**What is required**
How many lines in the records below contain the word "TritonCTS"? Give only the number.

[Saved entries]
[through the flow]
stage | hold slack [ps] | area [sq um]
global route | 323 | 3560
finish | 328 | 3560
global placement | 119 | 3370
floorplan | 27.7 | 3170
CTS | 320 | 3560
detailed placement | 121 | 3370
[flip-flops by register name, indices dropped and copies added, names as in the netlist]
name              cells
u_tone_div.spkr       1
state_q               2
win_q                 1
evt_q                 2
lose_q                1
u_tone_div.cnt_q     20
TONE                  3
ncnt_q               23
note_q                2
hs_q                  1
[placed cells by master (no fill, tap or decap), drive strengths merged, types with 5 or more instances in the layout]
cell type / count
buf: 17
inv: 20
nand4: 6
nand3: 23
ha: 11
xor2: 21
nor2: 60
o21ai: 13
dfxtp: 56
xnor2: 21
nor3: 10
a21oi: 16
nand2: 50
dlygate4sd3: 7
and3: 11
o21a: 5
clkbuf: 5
**src/rtl/dmem_arbiter_if.sv**
```systemverilog
// Data-memory arbiter bus: two requester ports, the shared
// memory port and status outputs, bundled for the arbiter.
interface dmem_arbiter_if #(
  parameter int AW = 32,
  parameter int DW = 32
);
  logic          m0_req;
  logic          m0_we;
  logic [AW-1:0] m0_addr;
  logic [DW-1:0] m0_wdata;
  logic          m0_gnt;
  logic          m0_rvalid;

  logic          m1_req;
  logic          m1_we;
  logic [AW-1:0] m1_addr;
  logic [DW-1:0] m1_wdata;
  logic          m1_gnt;
  logic          m1_rvalid;

  logic [DW-1:0] rdata;
  logic          mem_we;
  logic [AW-1:0] mem_addr;
  logic [DW-1:0] mem_wdata;
  logic [DW-1:0] mem_rdata;
  logic          busy;
  logic [15:0]   gnt_cnt0;
  logic [15:0]   gnt_cnt1;

  modport slave (
    input  m0_req, m0_we, m0_addr, m0_wdata,
    input  m1_req, m1_we, m1_addr, m1_wdata,
    input  mem_rdata,
    output m0_gnt, m0_rvalid,
    output m1_gnt, m1_rvalid,
    output rdata, mem_we, mem_addr, mem_wdata,
    output busy, gnt_cnt0, gnt_cnt1
  );

  modport master (
    output m0_req, m0_we, m0_addr, m0_wdata,
    output m1_req, m1_we, m1_addr, m1_wdata,
    output mem_rdata,
    input  m0_gnt, m0_rvalid,
    input  m1_gnt, m1_rvalid,
    input  rdata, mem_we, mem_addr, mem_wdata,
    input  busy, gnt_cnt0, gnt_cnt1
  );
endinterface

```
**src/rtl/dmem_arbiter.sv**
```systemverilog
// Round-robin arbiter giving a core port and a debug/loader
// port shared access to one data memory of fixed read latency.
module dmem_arbiter #(
  parameter int AW      = 32,
  parameter int DW      = 32,
  parameter int MEM_LAT = 0
) (
  input logic           clk,
  input logic           reset,
  dmem_arbiter_if.slave bus
);
  typedef enum logic [1:0] {
    IDLE,
    ISSUE,
    WAIT,
    RESP
  } state_e;

  localparam logic [2:0] LAT_M1 = 3'(MEM_LAT - 1);

  state_e        state_q, state_d;
  logic          own_q, own_d;
  logic          last_q, last_d;
  logic          we_q, we_d;
  logic [AW-1:0] addr_q, addr_d;
  logic [DW-1:0] wdata_q, wdata_d;
  logic [DW-1:0] rdata_q, rdata_d;
  logic [2:0]    cnt_q, cnt_d;
  logic [15:0]   gnt_cnt0_q, gnt_cnt0_d;
  logic [15:0]   gnt_cnt1_q, gnt_cnt1_d;

  logic          win;
  logic          gnt0, gnt1;
  logic          rv0, rv1;
  logic          mwe;
  logic [AW-1:0] maddr;
  logic [DW-1:0] mwdata;

  // last_q=1 means port 1 was granted last, so port 0 wins a tie
  assign win = bus.m1_req & (~bus.m0_req | ~last_q);

  always_comb begin
    state_d = state_q;
    own_d   = own_q;
    last_d  = last_q;
    we_d    = we_q;
    addr_d  = addr_q;
    wdata_d = wdata_q;
    rdata_d = rdata_q;
    cnt_d   = cnt_q;
    gnt0    = 1'b0;
    gnt1    = 1'b0;
    rv0     = 1'b0;
    rv1     = 1'b0;
    mwe     = 1'b0;
    maddr   = '0;
    mwdata  = '0;
    unique case (state_q)
      IDLE: begin
        if (bus.m0_req | bus.m1_req) begin
          own_d   = win;
          we_d    = win ? bus.m1_we : bus.m0_we;
          addr_d  = win ? bus.m1_addr : bus.m0_addr;
          wdata_d = win ? bus.m1_wdata
                        : bus.m0_wdata;
          state_d = ISSUE;
        end
      end
      ISSUE: begin
        gnt0   = ~own_q;
        gnt1   = own_q;
        mwe    = we_q;
        maddr  = addr_q;
        mwdata = wdata_q;
        last_d = own_q;
        if (we_q) begin
          state_d = IDLE;
        end else if (MEM_LAT == 0) begin
          rdata_d = bus.mem_rdata;
          state_d = RESP;
        end else begin
          cnt_d   = LAT_M1;
          state_d = WAIT;
        end
      end
      WAIT: begin
        maddr = addr_q;
        if (cnt_q == 3'd0) begin
          rdata_d = bus.mem_rdata;
          state_d = RESP;
        end else begin
          cnt_d = cnt_q - 3'd1;
        end
      end
      RESP: begin
        rv0     = ~own_q;
        rv1     = own_q;
        state_d = IDLE;
      end
      default: state_d = IDLE;
    endcase

    gnt_cnt0_d = gnt_cnt0_q;
    gnt_cnt1_d = gnt_cnt1_q;
    if (gnt0 && gnt_cnt0_q != 16'hFFFF)
      gnt_cnt0_d = gnt_cnt0_q + 16'd1;
    if (gnt1 && gnt_cnt1_q != 16'hFFFF)
      gnt_cnt1_d = gnt_cnt1_q + 16'd1;
  end

  always_ff @(posedge clk) begin
    if (!reset) begin
      state_q    <= IDLE;
      own_q      <= 1'b0;
      last_q     <= 1'b1;
      we_q       <= 1'b0;
      addr_q     <= '0;
      wdata_q    <= '0;
      rdata_q    <= '0;
      cnt_q      <= '0;
      gnt_cnt0_q <= '0;
      gnt_cnt1_q <= '0;
    end else begin
      state_q    <= state_d;
      own_q      <= own_d;
      last_q     <= last_d;
      we_q       <= we_d;
      addr_q     <= addr_d;
      wdata_q    <= wdata_d;
      rdata_q    <= rdata_d;
      cnt_q      <= cnt_d;
      gnt_cnt0_q <= gnt_cnt0_d;
      gnt_cnt1_q <= gnt_cnt1_d;
    end
  end

  // reset gates strobes combinationally so an ISSUE write is dropped
  assign bus.m0_gnt    = gnt0 & reset;
  assign bus.m1_gnt    = gnt1 & reset;
  assign bus.m0_rvalid = rv0 & reset;
  assign bus.m1_rvalid = rv1 & reset;
  assign bus.mem_we    = mwe & reset;
  assign bus.mem_addr  = maddr;
  assign bus.mem_wdata = mwdata;
  assign bus.rdata     = rdata_q;
  assign bus.busy      = (state_q != IDLE);
  assign bus.gnt_cnt0  = gnt_cnt0_q;
  assign bus.gnt_cnt1  = gnt_cnt1_q;
endmodule

```
**src/flat_wrapper.sv**
```systemverilog
// flat-port wrapper written by rule: the top's interface ports become plain ports
module dmem_arbiter_flat 
#(
  parameter int AW      = 32,
  parameter int DW      = 32,
  parameter int MEM_LAT = 0
)
  (clk, reset, bus_m0_req, bus_m0_we, bus_m0_addr, bus_m0_wdata, bus_m1_req, bus_m1_we, bus_m1_addr, bus_m1_wdata, bus_mem_rdata, bus_m0_gnt, bus_m0_rvalid, bus_m1_gnt, bus_m1_rvalid, bus_rdata, bus_mem_we, bus_mem_addr, bus_mem_wdata, bus_busy, bus_gnt_cnt0, bus_gnt_cnt1);
  dmem_arbiter_if #(.AW(AW), .DW(DW)) bus_i ();
  input logic clk;
  input logic reset;
  input wire logic [$bits(bus_i.m0_req)-1:0] bus_m0_req;
  input wire logic [$bits(bus_i.m0_we)-1:0] bus_m0_we;
  input wire logic [$bits(bus_i.m0_addr)-1:0] bus_m0_addr;
  input wire logic [$bits(bus_i.m0_wdata)-1:0] bus_m0_wdata;
  input wire logic [$bits(bus_i.m1_req)-1:0] bus_m1_req;
  input wire logic [$bits(bus_i.m1_we)-1:0] bus_m1_we;
  input wire logic [$bits(bus_i.m1_addr)-1:0] bus_m1_addr;
  input wire logic [$bits(bus_i.m1_wdata)-1:0] bus_m1_wdata;
  input wire logic [$bits(bus_i.mem_rdata)-1:0] bus_mem_rdata;
  output wire logic [$bits(bus_i.m0_gnt)-1:0] bus_m0_gnt;
  output wire logic [$bits(bus_i.m0_rvalid)-1:0] bus_m0_rvalid;
  output wire logic [$bits(bus_i.m1_gnt)-1:0] bus_m1_gnt;
  output wire logic [$bits(bus_i.m1_rvalid)-1:0] bus_m1_rvalid;
  output wire logic [$bits(bus_i.rdata)-1:0] bus_rdata;
  output wire logic [$bits(bus_i.mem_we)-1:0] bus_mem_we;
  output wire logic [$bits(bus_i.mem_addr)-1:0] bus_mem_addr;
  output wire logic [$bits(bus_i.mem_wdata)-1:0] bus_mem_wdata;
  output wire logic [$bits(bus_i.busy)-1:0] bus_busy;
  output wire logic [$bits(bus_i.gnt_cnt0)-1:0] bus_gnt_cnt0;
  output wire logic [$bits(bus_i.gnt_cnt1)-1:0] bus_gnt_cnt1;
  assign bus_i.m0_req = bus_m0_req;
  assign bus_i.m0_we = bus_m0_we;
  assign bus_i.m0_addr = bus_m0_addr;
  assign bus_i.m0_wdata = bus_m0_wdata;
  assign bus_i.m1_req = bus_m1_req;
  assign bus_i.m1_we = bus_m1_we;
  assign bus_i.m1_addr = bus_m1_addr;
  assign bus_i.m1_wdata = bus_m1_wdata;
  assign bus_i.mem_rdata = bus_mem_rdata;
  assign bus_m0_gnt = bus_i.m0_gnt;
  assign bus_m0_rvalid = bus_i.m0_rvalid;
  assign bus_m1_gnt = bus_i.m1_gnt;
  assign bus_m1_rvalid = bus_i.m1_rvalid;
  assign bus_rdata = bus_i.rdata;
  assign bus_mem_we = bus_i.mem_we;
  assign bus_mem_addr = bus_i.mem_addr;
  assign bus_mem_wdata = bus_i.mem_wdata;
  assign bus_busy = bus_i.busy;
  assign bus_gnt_cnt0 = bus_i.gnt_cnt0;
  assign bus_gnt_cnt1 = bus_i.gnt_cnt1;
  dmem_arbiter #(.AW(AW), .DW(DW), .MEM_LAT(MEM_LAT)) u_core (.clk(clk), .reset(reset), .bus(bus_i));
endmodule
```
===== config.mk =====
export PLATFORM = sky130hd
export DESIGN_NAME = ysyx_25060170_seq_ctrl
export DESIGN_NICKNAME = d
export VERILOG_FILES = /design/src/rtl/ysyx_25060170_seq_ctrl.sv
export SDC_FILE = /design/constraint.sdc
export NUM_CORES = 1
export LEC_CHECK = 0
export BUFFER_PORTS_ARGS = -buffer_cell sky130_fd_sc_hd__buf_2
export CORE_ASPECT_RATIO = 0.5
export CORE_MARGIN = 8
export CORE_UTILIZATION = 50
export DETAILED_ROUTE_END_ITERATION = 16
export PLACE_DENSITY = 0.85
export SYNTH_ARGS = -nofsm -noshare
export SYNTH_HDL_FRONTEND = slang
export SYNTH_SLANG_ARGS = --single-unit

===== constraint.sdc =====
create_clock -name clk -period 4.3 [get_ports clk]
set_clock_uncertainty 0.15 [all_clocks]
set_input_delay 1.075 -clock clk [delete_from_list [all_inputs] [get_ports clk]]
set_output_delay 1.075 -clock clk [all_outputs]
set_load 0.01 [all_outputs]

===== src/rtl/ysyx_25060170_seq_ctrl.sv =====
// ============================================================================
// Module   : ysyx_25060170_seq_ctrl
// Brief    : Multi-cycle IFU/IDU/EXU/LSU/WB sequencer with halt/illegal/timeout
//            stops. Optional perf counters behind `SEQ_PERF_EN.
// Revision : 1.0 - initial release
// ============================================================================
`default_nettype none

module ysyx_25060170_seq_ctrl #(
  parameter int TIMEOUT = 16,
  parameter int TO_W    = 16
) (
  input  logic        clk,
  input  logic        rst_n,
  input  logic        start,
  output logic        imem_req,
  input  logic        imem_rvalid,
  output logic        inst_we,
  input  logic [6:0]  opcode,
  input  logic [11:0] sys_imm12,
  input  logic        br_taken,
  output logic        dmem_req,
  output logic        dmem_wen,
  input  logic        dmem_rvalid,
  output logic        reg_we,
  output logic        pc_we,
  output logic        pc_sel,
  output logic        halt,
  output logic        illegal,
  output logic        bus_err,
  output logic [2:0]  state_o,
  output logic [31:0] perf_cycle,
  output logic [31:0] perf_instret
);

  localparam logic [2:0] S_IDLE   = 3'd0;
  localparam logic [2:0] S_FETCH  = 3'd1;
  localparam logic [2:0] S_DECODE = 3'd2;
  localparam logic [2:0] S_EXEC   = 3'd3;
  localparam logic [2:0] S_MEM    = 3'd4;
  localparam logic [2:0] S_WB     = 3'd5;
  localparam logic [2:0] S_HALT   = 3'd6;
  localparam logic [2:0] S_FAULT  = 3'd7;

  localparam logic [2:0] C_ALU    = 3'd0;
  localparam logic [2:0] C_LOAD   = 3'd1;
  localparam logic [2:0] C_STORE  = 3'd2;
  localparam logic [2:0] C_BRANCH = 3'd3;
  localparam logic [2:0] C_JUMP   = 3'd4;
  localparam logic [2:0] C_SYS    = 3'd5;

  localparam logic [TO_W-1:0] TO_LAST = TO_W'(TIMEOUT - 1);
  localparam logic [TO_W-1:0] TO_ONE  = TO_W'(1);

  logic [2:0]      state_q, state_d;
  logic [2:0]      cls_q, cls_d;
  logic            br_q, br_d;
  logic [TO_W-1:0] to_q, to_d;
  logic            halt_q, halt_d;
  logic            illegal_q, illegal_d;
  logic            bus_err_q, bus_err_d;
  logic [2:0]      dec_cls;
  logic            dec_ok;
  logic            to_expired;

  always_comb begin
    dec_cls = C_ALU;
    dec_ok  = 1'b1;
    case (opcode)
      7'b0010011, 7'b0110011, 7'b0110111, 7'b0010111: dec_cls = C_ALU;
      7'b0000011:             dec_cls = C_LOAD;
      7'b0100011:             dec_cls = C_STORE;
      7'b1100011:             dec_cls = C_BRANCH;
      7'b1101111, 7'b1100111: dec_cls = C_JUMP;
      7'b1110011:             dec_cls = C_SYS;
      default:                dec_ok  = 1'b0;
    endcase
  end

  // TIMEOUT of 0 disables the bus watchdog entirely.
  assign to_expired = (TIMEOUT != 0) && (to_q == TO_LAST);

  always_ff @(posedge clk or negedge rst_n) begin
    if (!rst_n) begin
      state_q   <= S_IDLE;
      cls_q     <= C_ALU;
      br_q      <= 1'b0;
      to_q      <= '0;
      halt_q    <= 1'b0;
      illegal_q <= 1'b0;
      bus_err_q <= 1'b0;
    end else begin
      state_q   <= state_d;
      cls_q     <= cls_d;
      br_q      <= br_d;
      to_q      <= to_d;
      halt_q    <= halt_d;
      illegal_q <= illegal_d;
      bus_err_q <= bus_err_d;
    end
  end

  always_comb begin
    state_d   = state_q;
    halt_d    = halt_q;
    illegal_d = illegal_q;
    bus_err_d = bus_err_q;
    cls_d     = (state_q == S_DECODE) ? dec_cls : cls_q;
    br_d      = (state_q == S_EXEC) ? br_taken : br_q;
    case (state_q)
      S_IDLE: if (start) state_d = S_FETCH;
      S_FETCH: begin
        if (imem_rvalid) begin
          state_d = S_DECODE;
        end else if (to_expired) begin
          state_d   = S_FAULT;
          bus_err_d = 1'b1;
        end
      end
      S_DECODE: begin
        if (!dec_ok) begin
          state_d   = S_FAULT;
          illegal_d = 1'b1;
        end else if (dec_cls == C_SYS && sys_imm12 == 12'h001) begin
          state_d = S_HALT;
          halt_d  = 1'b1;
        end else begin
          state_d = S_EXEC;
        end
      end
      S_EXEC: state_d = (cls_q == C_LOAD || cls_q == C_STORE) ? S_MEM : S_WB;
      S_MEM: begin
        if (dmem_rvalid) begin
          state_d = S_WB;
        end else if (to_expired) begin
          state_d   = S_FAULT;
          bus_err_d = 1'b1;
        end
      end
      S_WB:    state_d = S_FETCH;
      default: state_d = state_q;
    endcase

    // Wait counter restarts on every entry to a request state.
    if ((state_d == S_FETCH || state_d == S_MEM) && state_d != state_q) begin
      to_d = '0;
    end else if (state_q == S_FETCH || state_q == S_MEM) begin
      to_d = to_q + TO_ONE;
    end else begin
      to_d = to_q;
    end
  end

  always_comb begin
    imem_req = (state_q == S_FETCH);
    inst_we  = (state_q == S_FETCH) && imem_rvalid;
    dmem_req = (state_q == S_MEM);
    dmem_wen = (state_q == S_MEM) && (cls_q == C_STORE);
    pc_we    = (state_q == S_WB);
    reg_we   = (state_q == S_WB) &&
               (cls_q == C_ALU || cls_q == C_LOAD || cls_q == C_JUMP);
    pc_sel   = (state_q == S_WB) &&
               (cls_q == C_JUMP || (cls_q == C_BRANCH && br_q));
    halt     = halt_q;
    illegal  = illegal_q;
    bus_err  = bus_err_q;
    state_o  = state_q;
  end

`ifdef SEQ_PERF_EN
  logic [31:0] cyc_q, ret_q;

  always_ff @(posedge clk or negedge rst_n) begin
    if (!rst_n) begin
      cyc_q <= 32'h0;
      ret_q <= 32'h0;
    end else begin
      if (state_q != S_IDLE && state_q != S_HALT && state_q != S_FAULT)
        cyc_q <= cyc_q + 32'h1;
      if (state_q == S_WB)
        ret_q <= ret_q + 32'h1;
    end
  end

  assign perf_cycle   = cyc_q;
  assign perf_instret = ret_q;
`else
  assign perf_cycle   = 32'h0;
  assign perf_instret = 32'h0;
`endif

endmodule

`default_nettype wire


==> results.txt <==
----------------------------------------------------
[Worst setup path]
  Worst flop-to-flop path startpoint ... state_o[1]
  Endpoint of the worst register-to-register path ... to_q[13]
  Critical path required time ... roughly 4300 ps
  Crit path max fanout ... 16
  Setup slack on the worst flop-to-flop path ... 1380 ps
  Critical Path Start ... opcode[3]
  Cell depth of the worst flop-to-flop path ... 5
  Startpoint types ... input pin
  Worst Path Arrival ... 3260 ps
  Category of the most critical setup path ... input pin to flip-flop
  CP endpoint kind ... flip-flop

[Worst hold path]
  Hold crit path type ... flip-flop to flip-flop
  End point of the worst hold path ... bus_err
  Worst min-delay path startpoint ... bus_err
  Number of cells on the worst hold path ... 1

[Pwr]
  Sequential fraction of design power ... 36.7%
  Switching part of the total ... 44.6%
  Switching Power ... 0.000433 W
  Pleak ... 1.01 nW
  Logic gate share of total power ... about 47%
  Internal power component ... 0.000538 W
  Power density of the placed cells ... 451 nW/um2
  Largest vdd supply drop ... 0.000207 V
  Clk network pwr share ... 16.0%

[Drt]
  Final wirelength ... 4750 um
  Total number of vias ... ~1.7k
  Detailed Routing Iterations Pass 1 ... 4
  Routed length per instance ... approximately 15 um
  Number of DRC markers after the initial detailed-route iteration ... 145
  Average vias per placed instance ... between 5 and 6
  DRC violations left ... 0
  Number of nets with antenna violations after detailed routing ... 0

[Clocking]
  Clock tree from TritonCTS ... yes
  Setup fix buffers added after clock tree synthesis ... 0
  Clock Sinks ... 26
  CTS resizes ... 0
  Clk buf depth ... 2
  Clock slew at the register clock pins of the worst setup and hold paths ... 90 ps
  Worst skew pair latency ... between 200 and 300 ps
  Cell at the root of the clock tree ... sky130_fd_sc_hd__clkbuf_8
  TritonCTS Buffers ... 3
  Number of H-tree branching levels ... 1
  Count of hold buffers inserted by post-cts repair ... 0

[Placed design]
  Routability-driven placement congestion ratio ... 0.802
  Count of input and output buffers ... 37
  Placed Instances ... approximately 320
  HPWL reported at the end of detailed placement ... roughly 4000 um

[Floorplan]
  Area of the die ... 6790 um2
  Initial core utilization ... about 53%
  Die outline height ... 62.4 um
  FP Rows ... 16
  Core box area ... 4020 um2
  Floorplan die width ... 109 um
  Number of placed I/O pins ... 102

[Cells and area]
  Final Core Density ... 53.5%
  Final-stage net count ... 299
  Non-filler instance count after layout ... between 300 and 400
  Total inserted antenna cells ... 0
  Synth-to-layout area growth ... -0.000186%
  Share of cells above drive strength 1 ... 21.7%

[Yosys]
  Share of synthesized cell area in full adder, half adder and majority cells ... 0.581%
  Compound-gate portion of the synthesized area ... 10.7%
  Area leader, netlist ... sky130_fd_sc_hd__dfrtp_1
  Warning count from the yosys run ... 0
  FF+latch count, synth ... 26
  Most repeated cell in the gate-level netlist after synthesis ... sky130_fd_sc_hd__buf_4
  Instance count of the mapped netlist ... around 240
  Post-synthesis cell type count ... 49
  Basic-gate share of the synthesized area counting and, or, nand and nor cells ... roughly 24%
  Mux contribution to synthesized area ... 0.988%
  Most area-consuming cells after synthesis ... sky130_fd_sc_hd__dfrtp_1 (30%), sky130_fd_sc_hd__buf_4 (23%), sky130_fd_sc_hd__xnor2_1 (6.5%)
  Leading cell types by count after synthesis ... sky130_fd_sc_hd__buf_4 (65), sky130_fd_sc_hd__dfrtp_1 (26), sky130_fd_sc_hd__xnor2_1 (16)
  Main synth FF type ... sky130_fd_sc_hd__dfrtp_1
  Post-Synthesis Mean Instance Area ... between 8 and 9 um2
  Main combinational cell family by area after synthesis ... buffers and inverters
  Synth async-reset ratio ... 100%
  Portion of the post-synthesis area used by sequential elements ... 30.2%
  Count of flip-flops with a built-in enable after synthesis ... 0
  Post-synthesis share of cell area spent on xor and xnor gates ... 6.51%
  Post-Syn Area ... 2150 um2
  Portion of synthesized cell area occupied by the leading cell type ... 30.2%

[STA]
  Count of endpoints failing setup in the final report ... 0
  Achievable clock frequency ... 304 MHz
  Max-Slew Margin vs Limit ... approximately two fifths
  Final period utilization ... 76.6%
  Actual slew at the worst max-slew pin ... 884 ps
  Sum of negative setup slack ... 0 ps
  Final critical path time including I/O delays and setup ... approximately 3300 ps
  Total count of max-transition violations in the final report ... 0
  Total count of hold-check failures in the final report ... 0
  RSZ-0062 raised after global routing ... false

[GRT]
  First-pass GRT wire length ... 7450 um
  Total GRT Usage ... 12.9%
  Number of antenna violations at the first check in global routing ... 0
  Pin count of the biggest net entering global routing ... 27
  Global route overflow ... 0
  Via count of the first global-routing pass ... 1614

[Job]
  Max_cap viols ... 0

[Outcome]
  Result of the run ... finished, final reports clean

----------------------------------------------------
[cell families (layout without fill, tap and decap cells)]
family / after synthesis / after routing
fa+ha+maj: 1 / 1
xor+xnor: 16 / 16
other cells: 1 / 64
compound gates: 30 / 30
flops: 26 / 26
mux: 2 / 2
buf+inv: 80 / 48
simple gates: 85 / 85
[final cells by class]
cell class / instances / area [um2]
Tap cell: 54 / 67.6
Timing Repair Buffer: 37 / 185
Clock buffer: 4 / 55.1
Inverter: 7 / 26.3
Multi-Input combinational cell: 198 / 1170
Sequential cell: 26 / 651
Fill cell: 359 / 1870
[power by group through the flow]
stage	registers, W	clock network [W]	logic, W
2_1_floorplan	0.000329	0	0.000449
3_3_place_gp	0.000354	0	0.000439
3_5_place_dp	0.000361	0	0.000454
4_1_cts	0.000356	0.000157	0.000457
5_1_grt	0.000366	0.000167	0.000506
6_report	0.000356	0.000155	0.000459
[flip-flops by register name (all words and copies together), names as in the netlist]
| name | flops |
|---|---|
| state_o | 3 |
| halt | 1 |
| illegal | 1 |
| bus_err | 1 |
| br_q | 1 |
| to_q | 16 |
| cls_q | 3 |
[cell usage in the layout, fill, tap and decap left out, types with 2 or more instances in the layout]
| master | n |
|---|---|
| sky130_fd_sc_hd__xnor2_1 | 16 |
| sky130_fd_sc_hd__nand4_1 | 2 |
| sky130_fd_sc_hd__a22oi_1 | 2 |
| sky130_fd_sc_hd__nor2b_1 | 3 |
| sky130_fd_sc_hd__and2_1 | 3 |
| sky130_fd_sc_hd__nor4bb_1 | 2 |
| sky130_fd_sc_hd__dfrtp_1 | 26 |
| sky130_fd_sc_hd__nand2_1 | 12 |
| sky130_fd_sc_hd__conb_1 | 64 |
| sky130_fd_sc_hd__nor4_1 | 5 |
| sky130_fd_sc_hd__clkbuf_8 | 4 |
| sky130_fd_sc_hd__buf_2 | 37 |
| sky130_fd_sc_hd__a21oi_1 | 6 |
| sky130_fd_sc_hd__nand3_1 | 6 |
| sky130_fd_sc_hd__o21ai_0 | 8 |
| sky130_fd_sc_hd__and3_1 | 2 |
| sky130_fd_sc_hd__o31ai_1 | 3 |
| sky130_fd_sc_hd__nor3_2 | 10 |
| sky130_fd_sc_hd__nor2_1 | 10 |
| sky130_fd_sc_hd__nor3_1 | 14 |
| sky130_fd_sc_hd__and4_1 | 2 |
| sky130_fd_sc_hd__inv_1 | 6 |
| sky130_fd_sc_hd__nand2b_1 | 6 |
[layer usage]
metal  track usage [%]  wire [um]  vias up
li1                  -          -      768
met1              15.8       1920      778
met2              21.9       2200      108
met3              3.29        572        6
met4              3.38         57        0
met5                 0          0        -
[worst max path at each step]
stage	endpoint	cells after the start	slack (ps)
2_1_floorplan	to_q[8]	6	1440
4_1_cts	to_q[13]	6	1020
3_3_place_gp	to_q[12]	6	920
6_report	to_q[13]	6	1010
5_1_grt	to_q[13]	6	850
3_5_place_dp	to_q[13]	6	740
[worst max-delay path: stages]
cell                       delay (ps)
sky130_fd_sc_hd__buf_2            110
sky130_fd_sc_hd__nor4bb_1         500
sky130_fd_sc_hd__nand3_1          230
sky130_fd_sc_hd__o31a_1           400
sky130_fd_sc_hd__a211oi_4         790
sky130_fd_sc_hd__nor3_1           160
[stage by stage]
| step | hold WS [ps] | worst slack (ps) | total power [W] | instance area [um2] |
|---|---|---|---|---|
| finish | 327 | 1010 | 0.000971 | 2150 |
| detailed placement | 313 | 737 | 0.000816 | 2100 |
| global placement | 307 | 925 | 0.000793 | 2100 |
| global route | 358 | 854 | 0.00104 | 2150 |
| CTS | 331 | 1020 | 0.000970 | 2150 |
| floorplan | 331 | 1440 | 0.000778 | 2390 |
Power figures use the tool's default switching activity.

**Written solution**
2